Keeping in view the LD95 (1.59 μg/g), from the current study, the breeders should develop such Bt cotton varieties which must have at least 1.59 μg/g of fresh weight concentration of Cry1Ac with stable expression in leaves and reproductive parts of cotton plants to control the maximum attack of H. armigera. Because of the high variation in the expression of Cry1Ac endotoxin crystalline protein, the given LD95 is recommended only for 2 to 3 years. It is also suggested that the bioassays should be conducted regularly on yearly basis because the climatic conditions are changing rapidly and the larvae have ability to get the resistance against Cry1Ac. In addition, according to our results of Principle Component Analysis the best performing accessions of our study with high concentration of Cry1Ac and maximum larvae mortality were Accession-2, and Accession-16 (see Online Resource Fig. 3). Finally, the decline in the effectiveness of insecticidal genes in different leaf positions, the present study actually prompted the research to find possible new promoters and insect pest management strategies such as a struggle has been made in confinement of the expression of Cry1Ac to insect biting sites. Expression of insecticidal genes through the plant and growth period of the cotton plant was quite sustainable (Khabbazi et al. 2018). Similarly, as experiment has performed to make consistent gene expression by the use of promoter (RbcS) that would control the insecticidal gene expression during the whole life span of a cotton plant. In regards of biosafety concerns the use of this promoter is also safe and useful as the activities of this promoter are limited to the green plant parts, hence gene will not be expressed in the roots and the cotton seeds, in the end no menace to the soil organisms and safety of the products and by products of cotton would also be guaranteed (Bakhsh et al. 2012). Alternatively, the improvement of the toxicity of insecticidal gene cry2Ah1 also conferred high resistance to Cry1Ac-resistant and susceptible cotton bollworm (Li et al. 2018). So, for the sustainable solution to these problems of inconsistent effectiveness and evolution of resistance against GM cotton, the different conventional breeding methods, gene-pyramiding and the selection procedure are the ways that must be adopted to place the other promoters of the gene that can produce more substantial expression of transgenes through plant and the cotton growth season.

Conclusion

Sixteen transgenic Bt cotton accessions including Accession-2, 3, 4, 5, 6, 7, 8, 9, 11, 14, 15, 16, 17, 24, 25 and 26 are resistant to bollworm at 60DAS stage in bioassays, though there are differences in resistant level and Bt toxin content in these transgenic cottons.These accessions are better to grow under field conditions because they have shown the concentration higher than the value (0.62 μg/g) of LD50 and this level of Cry1Ac concentration is still effective in controlling American bollworm in Pakistan due to the presence of alternate non-Bt hosts.
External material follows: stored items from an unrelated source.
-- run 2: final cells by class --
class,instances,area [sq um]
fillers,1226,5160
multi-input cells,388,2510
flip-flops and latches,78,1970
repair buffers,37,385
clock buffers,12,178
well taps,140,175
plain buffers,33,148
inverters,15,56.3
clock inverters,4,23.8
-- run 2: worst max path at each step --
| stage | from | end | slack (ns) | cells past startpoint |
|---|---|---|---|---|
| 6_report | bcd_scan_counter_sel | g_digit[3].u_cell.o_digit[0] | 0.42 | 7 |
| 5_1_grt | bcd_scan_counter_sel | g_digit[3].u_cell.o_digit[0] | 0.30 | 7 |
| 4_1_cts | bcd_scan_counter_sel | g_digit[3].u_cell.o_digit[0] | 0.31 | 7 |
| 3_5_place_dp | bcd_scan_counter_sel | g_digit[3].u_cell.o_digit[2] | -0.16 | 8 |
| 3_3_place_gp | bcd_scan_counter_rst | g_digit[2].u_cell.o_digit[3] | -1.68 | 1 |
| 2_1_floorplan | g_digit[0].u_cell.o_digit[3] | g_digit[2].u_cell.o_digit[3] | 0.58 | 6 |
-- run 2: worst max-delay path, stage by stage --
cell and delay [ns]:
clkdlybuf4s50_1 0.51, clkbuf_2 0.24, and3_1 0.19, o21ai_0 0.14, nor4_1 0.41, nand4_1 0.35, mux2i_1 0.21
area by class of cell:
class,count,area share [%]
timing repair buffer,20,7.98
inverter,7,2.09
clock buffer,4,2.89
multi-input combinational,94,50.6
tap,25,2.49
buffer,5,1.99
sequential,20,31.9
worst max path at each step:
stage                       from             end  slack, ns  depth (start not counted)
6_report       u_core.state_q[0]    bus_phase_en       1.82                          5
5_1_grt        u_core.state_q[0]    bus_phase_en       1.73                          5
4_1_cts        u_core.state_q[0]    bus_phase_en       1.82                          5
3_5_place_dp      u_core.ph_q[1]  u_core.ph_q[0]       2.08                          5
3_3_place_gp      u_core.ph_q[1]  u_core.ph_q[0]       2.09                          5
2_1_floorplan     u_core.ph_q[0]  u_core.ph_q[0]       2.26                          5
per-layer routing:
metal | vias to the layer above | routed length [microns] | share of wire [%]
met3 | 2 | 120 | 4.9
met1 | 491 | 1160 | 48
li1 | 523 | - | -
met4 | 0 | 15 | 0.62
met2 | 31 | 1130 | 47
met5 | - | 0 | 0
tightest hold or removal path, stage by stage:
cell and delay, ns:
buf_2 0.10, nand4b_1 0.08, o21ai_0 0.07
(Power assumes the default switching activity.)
File: src/rtl/espacc_dma_pkg.sv
// Shared types and constants for the ESP accelerator DMA read path.
// Latency: n/a (declarations only).
// Backpressure: n/a.
package espacc_dma_pkg;

  // DMA ctrl field widths
  localparam int INDEX_W = 32;
  localparam int LEN_W   = 32;
  localparam int SIZE_W  = 3;

  // Word size codes carried on the ctrl size field
  localparam logic [SIZE_W-1:0] SIZE_BYTE  = 3'b000;
  localparam logic [SIZE_W-1:0] SIZE_HWORD = 3'b001;
  localparam logic [SIZE_W-1:0] SIZE_WORD  = 3'b010;
  localparam logic [SIZE_W-1:0] SIZE_DWORD = 3'b011;

  // Read splitter FSM encoding
  typedef enum logic [1:0] {
    ST_IDLE  = 2'd0,
    ST_ISSUE = 2'd1,
    ST_DATA  = 2'd2
  } rd_state_t;

  // Length of the next chunk: whatever is left, capped at the burst limit.
  function automatic logic [LEN_W-1:0] chunk_len(input logic [LEN_W-1:0] remaining,
                                                 input logic [LEN_W-1:0] max_burst);
    return (remaining < max_burst) ? remaining : max_burst;
  endfunction

endpackage

File: src/rtl/espacc_rtl_dma_read_splitter.sv
// Splits one core DMA read request into sequential socket bursts of at most MAX_BURST beats.
// Latency: chunk request registered one cycle after acceptance/last beat; read beats pass through combinationally.
// Backpressure: one chunk outstanding; beats stall on acc_chnl_ready; socket beats are held off outside DATA.
module espacc_rtl_dma_read_splitter
  import espacc_dma_pkg::*;
#(
  parameter int unsigned DMA_BUS_WIDTH = 64,
  parameter int unsigned MAX_BURST     = 16
) (
  input  logic                     clk,
  input  logic                     rst,
  // core read request
  input  logic                     acc_ctrl_valid,
  output logic                     acc_ctrl_ready,
  input  logic [INDEX_W-1:0]       acc_ctrl_index,
  input  logic [LEN_W-1:0]         acc_ctrl_length,
  input  logic [SIZE_W-1:0]        acc_ctrl_size,
  // socket chunk request
  output logic                     dma_read_ctrl_valid,
  input  logic                     dma_read_ctrl_ready,
  output logic [INDEX_W-1:0]       dma_read_ctrl_data_index,
  output logic [LEN_W-1:0]         dma_read_ctrl_data_length,
  output logic [SIZE_W-1:0]        dma_read_ctrl_data_size,
  // socket read channel
  input  logic                     dma_read_chnl_valid,
  output logic                     dma_read_chnl_ready,
  input  logic [DMA_BUS_WIDTH-1:0] dma_read_chnl_data,
  // core read channel
  output logic                     acc_chnl_valid,
  input  logic                     acc_chnl_ready,
  output logic [DMA_BUS_WIDTH-1:0] acc_chnl_data,
  // status
  output logic                     busy,
  output logic                     req_done
);

  localparam logic [LEN_W-1:0] MAX_BURST_LEN = LEN_W'(MAX_BURST);

  rd_state_t          state;
  rd_state_t          state_nxt;
  logic [INDEX_W-1:0] cur_index;
  logic [LEN_W-1:0]   remaining;
  logic [LEN_W-1:0]   beats_left;

  logic               beat_hs;
  logic               last_beat;
  logic [LEN_W-1:0]   rem_after;
  logic [INDEX_W-1:0] idx_after;

  // The current chunk length lives in the registered ctrl length field, so the
  // post-chunk bookkeeping reuses it rather than keeping a second copy.
  assign beat_hs   = (state == ST_DATA) && dma_read_chnl_valid && acc_chnl_ready;
  assign last_beat = beat_hs && (beats_left == 32'd1);
  assign rem_after = remaining - dma_read_ctrl_data_length;
  assign idx_after = cur_index + dma_read_ctrl_data_length;

  assign busy          = (state != ST_IDLE);
  assign acc_chnl_data = dma_read_chnl_data;

  // FSM state register
  always_ff @(posedge clk or posedge rst) begin
    if (rst) begin
      state <= ST_IDLE;
    end else begin
      state <= state_nxt;
    end
  end

  // Next-state and handshake outputs; the read channel is only connected in DATA
  always_comb begin
    state_nxt           = state;
    acc_ctrl_ready      = 1'b0;
    acc_chnl_valid      = 1'b0;
    dma_read_chnl_ready = 1'b0;
    case (state)
      ST_IDLE: begin
        acc_ctrl_ready = 1'b1;
        if (acc_ctrl_valid && (acc_ctrl_length != '0)) begin
          state_nxt = ST_ISSUE;
        end
      end
      ST_ISSUE: begin
        if (dma_read_ctrl_ready) begin
          state_nxt = ST_DATA;
        end
      end
      ST_DATA: begin
        acc_chnl_valid      = dma_read_chnl_valid;
        dma_read_chnl_ready = acc_chnl_ready;
        if (last_beat) begin
          state_nxt = (rem_after == '0) ? ST_IDLE : ST_ISSUE;
        end
      end
      default: begin
        state_nxt = ST_IDLE;
      end
    endcase
  end

  // Socket request fields: loaded on entry to ISSUE, held until the socket takes them
  always_ff @(posedge clk or posedge rst) begin
    if (rst) begin
      dma_read_ctrl_valid       <= 1'b0;
      dma_read_ctrl_data_index  <= '0;
      dma_read_ctrl_data_length <= '0;
      dma_read_ctrl_data_size   <= '0;
    end else begin
      case (state)
        ST_IDLE: begin
          if (acc_ctrl_valid && (acc_ctrl_length != '0)) begin
            dma_read_ctrl_valid       <= 1'b1;
            dma_read_ctrl_data_index  <= acc_ctrl_index;
            dma_read_ctrl_data_length <= chunk_len(acc_ctrl_length, MAX_BURST_LEN);
            dma_read_ctrl_data_size   <= acc_ctrl_size;
          end
        end
        ST_ISSUE: begin
          if (dma_read_ctrl_ready) begin
            dma_read_ctrl_valid <= 1'b0;
          end
        end
        ST_DATA: begin
          if (last_beat && (rem_after != '0)) begin
            dma_read_ctrl_valid       <= 1'b1;
            dma_read_ctrl_data_index  <= idx_after;
            dma_read_ctrl_data_length <= chunk_len(rem_after, MAX_BURST_LEN);
          end
        end
        default: begin
          dma_read_ctrl_valid <= 1'b0;
        end
      endcase
    end
  end

  // Request progress counters; cur_index wraps modulo 2^32
  always_ff @(posedge clk or posedge rst) begin
    if (rst) begin
      cur_index  <= '0;
      remaining  <= '0;
      beats_left <= '0;
    end else begin
      case (state)
        ST_IDLE: begin
          if (acc_ctrl_valid) begin
            cur_index <= acc_ctrl_index;
            remaining <= acc_ctrl_length;
          end
        end
        ST_ISSUE: begin
          if (dma_read_ctrl_ready) begin
            beats_left <= dma_read_ctrl_data_length;
          end
        end
        ST_DATA: begin
          if (beat_hs) begin
            beats_left <= beats_left - 32'd1;
            if (beats_left == 32'd1) begin
              remaining <= rem_after;
              cur_index <= idx_after;
            end
          end
        end
        default: begin
          beats_left <= '0;
        end
      endcase
    end
  end

  // One-cycle completion pulse: zero-length accept or last beat of the final chunk
  always_ff @(posedge clk or posedge rst) begin
    if (rst) begin
      req_done <= 1'b0;
    end else begin
      req_done <= ((state == ST_IDLE) && acc_ctrl_valid && (acc_ctrl_length == '0)) ||
                  (last_beat && (rem_after == '0));
    end
  end

endmodule

File: config.mk
export PLATFORM = sky130hd
export DESIGN_NAME = espacc_rtl_dma_read_splitter
export DESIGN_NICKNAME = d
export VERILOG_FILES = /design/src/rtl/espacc_dma_pkg.sv /design/src/rtl/espacc_rtl_dma_read_splitter.sv
export SDC_FILE = /design/constraint.sdc
export NUM_CORES = 1
export LEC_CHECK = 0
export CAP_MARGIN = 20
export CORE_UTILIZATION = 40
export DETAILED_ROUTE_END_ITERATION = 8
export HOLD_SLACK_MARGIN = 0.05
export PLACE_DENSITY = 0.68
export SETUP_SLACK_MARGIN = 0.5
export SLEW_MARGIN = 20
export SYNTH_ARGS = -nofsm -noshare
export SYNTH_HDL_FRONTEND = slang
export SYNTH_SLANG_ARGS = --single-unit
export TNS_END_PERCENT = 10
File: constraint.sdc
create_clock -name clk -period 6.6 [get_ports clk]
set_input_delay 1.32 -clock clk [delete_from_list [all_inputs] [get_ports clk]]
set_output_delay 1.32 -clock clk [all_outputs]
set_load 0.05 [all_outputs]
## Word-level counts from Yosys, hierarchy flattened

Index checks and enable logic that the tools add are counted.

| storage, ports and cells | value |
|---|---|
| output and inout bits | 137 |
| input bits | 137 |
| word-level logic and storage cells | 78 |
| register bits after elaboration | 167 |

| operators by class | value |
|---|---|
| $add $sub $neg | 3 |
| eq/ne operators | 10 |
| muxes and demuxes | 31 |
| $lt $le $gt $ge | 2 |
| bitwise gates (word level) | 1 |
| reduce and logical (&&, ||, !) cells | 22 |

Operators by type and width:

| operator | number |
|---|---|
| $mux 32 | 14 |
| $pmux 32 s2 | 4 |
| $pmux 32 s3 | 1 |
| $logic_not 32->1 | 2 |
| $lt 32x5->1 const B | 2 |
| $reduce_bool 32->1 | 2 |
| $add 32x32->32 | 1 |
| $eq 32x1->1 const B | 1 |
| $sub 32x1->32 const B | 1 |
| $sub 32x32->32 | 1 |
| $reduce_and 3->1 | 4 |
| $ne 2x2->1 const B | 5 |
| $logic_and 1x1->1 | 8 |
| $mux 1 | 7 |
| $mux 2 | 3 |
| $pmux 2 s3 | 1 |
| $ne 2x1->1 const B | 2 |
| $reduce_and 4->1 | 1 |
| $reduce_bool 2->1 | 2 |
| $pmux 1 s3 | 1 |
| $eq 2x1->1 const B | 1 |
| $eq 2x2->1 const B | 1 |
| $logic_not 2->1 | 1 |
| $reduce_and 2->1 | 1 |
| 2 further kinds | 2 |

## Depth between registers and ports, before layout

Gate-level depths: netlist of the first run.

| logic depth | value |
|---|---|
| depth after elaboration | 7 |
| mapped depth | 14 |
| gate-level depth less buffers | 13 |

## Least setup slack after synthesis of the first run

OpenSTA, ideal clock, no wires.

| timing path | value |
|---|---|
| path type | reg2reg |
| start | register dma_read_ctrl_data_length[7] |
| end | register dma_read_ctrl_data_index[10] |
| setup time | 125 ps |
| cell stages (with the launch flop) | 15 |
| buffers on the path | 2 |
| required time | 6475 ps |
| slack | 2461 ps |
| arrival | 4014 ps |
| period minus slack after synthesis | 4139 ps |
| cells stage by stage | dfrtp_1 > inv_1 > ha_1 > buf_4 > a211o_1 > or2_1 > o221a_2 > o21a_1 > or4_1 > o311ai_1 > nor3b_2 > nand4_2 > o21ai_4 > buf_6 > mux2_2 |

| between the ends | value |
|---|---|
| word-level cells in the longest chain between the ends | 5 |
| elaborated cells on any way between the ends | 8 |
| classes of those cells | add/sub (2); eq/ne (1); mux (2); reduce/logical (3) |

RTL lines:

| what | RTL line | source |
|---|---|---|
| start, declared | espacc_rtl_dma_read_splitter.sv:22 | `output logic [LEN_W-1:0] dma_read_ctrl_data_length,` |
| start signal, assigned | espacc_rtl_dma_read_splitter.sv:113 | `dma_read_ctrl_data_length <= chunk_len(acc_ctrl_length, MAX_BURST_LEN);` |
| start signal, assigned | espacc_rtl_dma_read_splitter.sv:126 | `dma_read_ctrl_data_length <= chunk_len(rem_after, MAX_BURST_LEN);` |
| $sub 32x32->32 | espacc_rtl_dma_read_splitter.sv:54 | `assign rem_after = remaining - dma_read_ctrl_data_length;` |
| $reduce_bool 32->1 | espacc_rtl_dma_read_splitter.sv:123 | `if (last_beat && (rem_after != '0)) begin` |
| $logic_and 1x1->1 | espacc_rtl_dma_read_splitter.sv:123 |  |
| $ne 2x1->1 (no line) | - |  |
| $reduce_and 3->1 (no line) | - |  |
| end signal, assigned | espacc_rtl_dma_read_splitter.sv:112 | `dma_read_ctrl_data_index <= acc_ctrl_index;` |
| end signal, assigned | espacc_rtl_dma_read_splitter.sv:125 | `dma_read_ctrl_data_index <= idx_after;` |
| end, declared | espacc_rtl_dma_read_splitter.sv:21 | `output logic [INDEX_W-1:0] dma_read_ctrl_data_index,` |

Parallel ways exist; a longest one is shown, timed or not. The select of a mux whose other input is x is not followed.
A chain may end at the register's enable or synchronous reset.

## Worst setup path after layout of the first run

| timing path | value |
|---|---|
| start | register dma_read_ctrl_data_length[7] |
| end | register dma_read_ctrl_data_index[13] |

Same word-level chain as after synthesis.

==> results.yml, run 1 <==
pwr:
  powerDensity_nw_per_um2: 565
  seq_power_share: 0.213
  max-vdd-ir-drop_mv: 0.287
  leakage_nw: 5.89
  intPower_mw: 4.06
  sw_frac_of_total: 0.494
  p_comb_frac: 0.651
  clkPwrFrac: 0.135
  p_switching_mw: 3.96
drt:
  viasPerCell: 5.75
  drtIter0Drc: 662
  routed_wl_mm: 34.8
  dr.pass1.iters: 5
  drc_errors: 0
  ant_nets: 0
  vias: 10500
  routedWlPerCell_um: 19.1
final_layout:
  drive_gt1_frac: 0.0969
  fillers: 2855
  final_common_cell: "dfrtp_1"
  stdcell_area_um2: 14200
  area_growth_pct: 15.8
  final_cell_mix: "167 x dfrtp_1, 145 x clkdlybuf4s50_1, 131 x o21ai_0"
  nets: 1629
sta:
  setup_tns_ns: 0
  min_period_ns: 4.82
  timing.fmax_mhz: 207
  slew_viol_final: 0
  clock_skew_ns: 0.00928
  tightest_slew_ns: 0.944
  rsz0062_at_grt: "no"
  setup_viol: 0
  hold_viol: 0
  hold_slack_ns: 0.485
  maxSlewHeadroom: 0.369
  fin_crit_sh: 0.731
logic_synthesis:
  postSynthCellCount: 1373
  syn-num-nets: 1581
  synthFlopType: "dfrtp_1"
  synth.avg_cell_area_um2: 8.93
  synth-seq-cells: 167
  synth_edf_count: 0
  yosysSeqAreaShare: 0.341
  synth_area_um2: 12300
  async_reset_ff_frac: 1.00
  synth_cell_types: 78
  synth_warnings: 0
flow_run:
  maxCapViolations: 0
grt:
  grt_overflow: 0
  grt_pass1_wl_mm: 55.3
  grt_max_degree: 97
  grt_usage: 0.226
  grt_pass1_vias: 10200
  antenna_found_initial: 1
clocking:
  cts.repair.resized: 0
  cts-root-buf: "clkbuf_16"
  post_cts.repair.setup_buffers: 0
  numCtsBuffers: 17
  cts_hold_buf: 0
  ctsHtreeMaxLevel: 4
  insertion_delay_ns: 0.44
  clk_pin_slew_ns: 0.07
  cts_tree: "yes"
  cts.sinks: 167
  cts_buffer_depth: 2
floorplanning:
  pin_count: 274
  core_um2: 29900
  die_width_um: 177
  core.rowCount: 63
  start_util: 0.410
  die_area_um2: 31300
  die_h_um: 177
setup_path:
  path_max_fanout: 64
  crit_chain: "inv_1 > ha_1 > a211o_1 > or2_1 > o221a_2 > o21ai_1 > a21oi_1 > or3_1 > a2111oi_2 > nand4_1 > o21ai_4 > buf_4 > mux2_2"
  max_stage_delay_ns: 0.64
  cp.required_ns: 6.92
  crit_slowest_cell: "buf_4"
  path_class: "reg2reg"
  start_kind: "flip-flop"
  end_kind: "flip-flop"
  cp.arrival_ns: 5.15
place:
  dpl_cell_area_um2: 13500
  gp_congestion: 0.970
  post-dp-hpwl_mm: 25.7
  io_buffers: 145
worst_hold_path:
  hold_path.class: "reg2reg"
status:
  run_status: "completed"
path summary, 6_finish.rpt:
| path | end | startpoint | slack [ns] | cells after the start |
|---|---|---|---|---|
| max | dma_read_ctrl_data_index[13] | dma_read_ctrl_data_length[7] | 1.78 | 13 |
| min | remaining[20] | remaining[20] | 0.49 | 1 |
| max reg2reg | dma_read_ctrl_data_index[13] | dma_read_ctrl_data_length[7] | 1.78 | 13 |
| min reg2reg | remaining[20] | remaining[20] | 0.49 | 1 |
| max in group asynchronous | remaining[21] | rst | 4.11 | 3 |
| min in group asynchronous | cur_index[7] | rst | 1.44 | 2 |
kinds of logic after synthesis:
logic type	after synthesis	synth area share
compound gates	398	0.211
xor+xnor	46	0.0329
fa+ha+maj	71	0.0737
buf+inv	198	0.0832
flops	167	0.341
mux	117	0.104
simple gates	376	0.154
registers in the layout (all words and copies together), names as in the netlist:
name / cells
cur_index: 32
dma_read_ctrl_valid: 1
beats_left: 32
dma_read_ctrl_data_index: 32
dma_read_ctrl_data_length: 32
remaining: 32
dma_read_ctrl_data_size: 3
req_done: 1
state: 2
stage by stage:
stage               std cells  worst slack [ns]  utilization  total power, mW
global placement         1792              1.92        0.453             6.83
global route             1824              1.47        0.475             8.63
finish                   1825              1.78        0.475             8.02
CTS                      1824              1.84        0.475             8.01
floorplan                1373             0.762            -             5.66
detailed placement       1792              1.87        0.453             6.89
worst max-delay path: cells and delay by family (launching register included):
kind / cells / cell delay [ns]
adders and majority gates: 1 / 0.43
AOI/OAI and AO/OA: 6 / 1.80
buffers and inverters: 2 / 0.73
DFF: 1 / 0.43
and+or+nand+nor: 3 / 0.86
muxes: 1 / 0.41
per-layer routing:
layer / routed length [um] / vias to the layer above / part of all wire / GRT usage
li1: - / 5034 / - / -
met1: 15700 / 5067 / 0.45 / 0.307
met2: 15900 / 337 / 0.46 / 0.359
met3: 2360 / 56 / 0.068 / 0.0387
met4: 836 / 0 / 0.024 / 0.0830
met5: 0 / - / 0 / 0
synthesized netlist by cell type (10+ instances only):
library cell / count / share of area
a211oi_1: 20 / 0.012
a21o_1: 21 / 0.013
a21oi_1: 79 / 0.032
a22oi_1: 10 / 0.0061
a32oi_1: 16 / 0.011
and2_1: 43 / 0.022
buf_4: 65 / 0.040
clkbuf_1: 52 / 0.016
dfrtp_1: 167 / 0.34
ha_1: 69 / 0.070
inv_1: 72 / 0.022
mux2_1: 11 / 0.010
mux2_2: 76 / 0.070
mux2i_1: 30 / 0.025
nand2_1: 94 / 0.029
nand2b_1: 11 / 0.0056
nand3_1: 22 / 0.0090
nand4_1: 13 / 0.0066
nor2_1: 93 / 0.028
nor3_1: 30 / 0.012
nor4_1: 16 / 0.0082
o211ai_1: 14 / 0.0086
o21a_1: 10 / 0.0061
o21ai_0: 131 / 0.054
or3_1: 11 / 0.0056
xnor2_1: 34 / 0.024
xor2_1: 12 / 0.0086
layout make-up:
cell class	instances	area, um^2	area share
clock buffer	23	498	0.0351
sequential	167	4180	0.295
antenna	1	2.50	0.000176
tap	390	488	0.0344
inverter	73	279	0.0197
multi-input combinational	1008	7080	0.499
timing repair buffer	154	1520	0.107
clock inverter	9	139	0.00979
power by group through the flow:
stage / combinational [mW] / sequential, mW / clock [mW]
CTS: 5.19 / 1.71 / 1.11
detailed placement: 5.16 / 1.72 / 0
global route: 5.71 / 1.76 / 1.15
global placement: 5.12 / 1.71 / 0
floorplan: 3.61 / 2.05 / 0
finish: 5.22 / 1.71 / 1.09
Power figures use the tool's default switching activity.
==> run 2, diff against run 1 <==
==> constraint.sdc (replaced) <==
create_clock -name clk -period 5 [get_ports clk]
set_input_delay 1 -clock clk [delete_from_list [all_inputs] [get_ports clk]]
set_output_delay 1 -clock clk [all_outputs]
set_load 0.05 [all_outputs]
==> run 2 against run 1 <==
First-iteration DRC count is 16% higher. Setup slack got worse by 1.1 ns. Clock skew rose by 0.0021 ns. Critical path type unchanged. Power grew 34%. Final cell count increased by 0.55%. Final area grew 0.93%. Highest routed layer unchanged.
==> results.yml, run 2 (synthesis gave the netlist of run 1 again) <==
status:
  run_status: "completed"
setup_path:
  path_max_fanout: 32
  crit_chain: "inv_1 > ha_2 > a211o_1 > or2_1 > o221a_2 > o21ai_1 > a21oi_2 > or3_1 > a2111oi_4 > nand4_1 > o21ai_4 > buf_12 > mux2_2"
  crit_slowest_cell: "dfrtp_1"
  cp.arrival_ns: 4.62
  max_stage_delay_ns: 0.45
  end_kind: "flip-flop"
  path_class: "reg2reg"
  crit_family: "compound AO/OA/AOI/OAI gates"
  start_kind: "flip-flop"
  cp.required_ns: 5.32
  critical_path_buf_inv_count: 2
final_layout:
  finalNonFillerCells: 1835
  final_core_util: 0.479
  stdcell_area_um2: 14300
  area_growth_pct: 16.8
  final_common_cell: "dfrtp_1"
  n_antenna_cell: 0
  final_cell_mix: "167 x dfrtp_1, 145 x clkdlybuf4s50_1, 130 x o21ai_0"
  drive_gt1_frac: 0.110
  fillers: 2855
  nets: 1640
pwr:
  powerDensity_nw_per_um2: 752
  finalPower_mw: 10.8
  leakage_nw: 5.95
  max-vdd-ir-drop_mv: 0.370
sta:
  hold_viol: 0
  setup_tns_ns: 0
  timing.fmax_mhz: 232
  slew_viol_final: 0
  tightest_slew_ns: 0.905
  rsz0062_at_grt: "no"
  fin_crit_sh: 0.861
  setup_viol: 0
  maxSlewHeadroom: 0.397
  clock_skew_ns: 0.0114
  setup_ws_ns: 0.696
  hold_slack_ns: 0.485
  min_period_ns: 4.30
worst_hold_path:
  hold_path.class: "reg2reg"
flow_run:
  maxCapViolations: 0
grt:
  grt_overflow: 0
  antenna_found_initial: 0
  grt_usage: 0.233
  grt_pass1_vias: 10300
  grt_pass1_wl_mm: 57.1
  grt_max_degree: 89
place:
  dp_slack_ns: 0.533
  io_buffers: 145
  dpl.cell_count: 1802
  post-dp-hpwl_mm: 27.0
  dpl_cell_area_um2: 13700
  gp_congestion: 0.972
drt:
  vias: 10700
  ant_nets: 0
  drtIter0Drc: 770
  viasPerCell: 5.81
  routed_wl_mm: 36.2
  routedWlPerCell_um: 19.7
  drc_errors: 0
  dr.pass1.iters: 5
floorplanning:
  core.rowCount: 63
  core_um2: 29900
  die_width_um: 177
  die_h_um: 177
  die_area_um2: 31300
  start_util: 0.410
  pin_count: 274
clocking:
  post_cts.repair.setup_buffers: 0
  cts_buffer_depth: 2
  clk_pin_slew_ns: 0.07
  numCtsBuffers: 17
  insertion_delay_ns: 0.44
  cts-root-buf: "clkbuf_16"
  cts_tree: "yes"
  ctsHtreeMaxLevel: 4
  cts.sinks: 167
  cts_hold_buf: 0
-- run 2: cell count changes in the layout (fill, tap and decap cells not counted), moves of 2 or more --
cell        change
buf_12          +3
inv_6           +3
buf_4           +7
clkinv_4        -4
a21oi_1         -2
clkinv_2        +5
a21oi_2         +2
clkinvlp_4      +3
clkbuf_8        -5
-- run 2: worst paths after layout --
path                                         startpoint                           end  slack (ns)  cells past startpoint
setup / recovery           dma_read_ctrl_data_length[7]  dma_read_ctrl_data_index[10]        0.70                     13
hold / removal                             remaining[0]                  remaining[0]        0.48                      2
setup reg to reg           dma_read_ctrl_data_length[7]  dma_read_ctrl_data_index[10]        0.70                     13
hold reg to reg                            remaining[0]                  remaining[0]        0.48                      2
max in group asynchronous                           rst  dma_read_ctrl_data_index[29]        3.11                      3
min in group asynchronous                           rst                  cur_index[2]        1.00                      2
-- run 2: timing repair --
action                     in CTS  in global routing
setup endpoints to repair       7                 41
resized for setup               0                 11
cloned                          1                  0
-- run 2: cell type report --
class	count	area, um^2	share of cell area
inverters	73	278	0.0194
repair buffers	165	1660	0.116
flip-flops and latches	167	4180	0.292
clock inverters	15	149	0.0104
clock buffers	17	425	0.0297
well taps	390	488	0.0341
multi-input cells	1008	7140	0.498
-- run 2: routing by layer --
metal | routed length [um] | track usage
met5 | 0 | 0
met4 | 584 | 0.0661
met3 | 2570 | 0.0382
met2 | 16500 | 0.365
met1 | 16500 | 0.329
-- run 2: power by group --
part	internal, mW	switching (mW)
sequential	1.91	0.358
combinational	2.71	4.46
clock	0.738	0.592
total	5.35	5.41
===== src/rtl/calcu_pkg.sv =====
// calcu_pkg: shared definitions for the sequential calculator.
//   opcode_t : operation codes carried on 'seleccion' (10..15 are illegal)
//   FLAG_*   : bit positions inside the 4-bit flags word {N, Z, C, V}
//   estado_t : controller states (IDLE accepts requests, DIVIDE runs the divider)
package calcu_pkg;

  typedef enum logic [3:0] {
    OP_SUMA   = 4'd0,
    OP_RESTA  = 4'd1,
    OP_MULT   = 4'd2,
    OP_MOD    = 4'd3,
    OP_DIV    = 4'd4,
    OP_AND    = 4'd5,
    OP_OR     = 4'd6,
    OP_XOR    = 4'd7,
    OP_LSHIFT = 4'd8,
    OP_RSHIFT = 4'd9
  } opcode_t;

  localparam int FLAG_N = 3;
  localparam int FLAG_Z = 2;
  localparam int FLAG_C = 1;
  localparam int FLAG_V = 0;

  typedef enum logic {
    ST_IDLE   = 1'b0,
    ST_DIVIDE = 1'b1
  } estado_t;

endpackage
Inversely, due to the presence of high variability in ICP expression, there is a need to develop such mechanisms that could maintain and control the variable expression of transgene in cotton plant. In future, the resistant accessions should be exploited directly or indirectly in conventional breeding to improve cotton germplasm at desirable level. There is also the need to understand the molecular mechanisms to impede the evolution of pest resistance to Bt crops.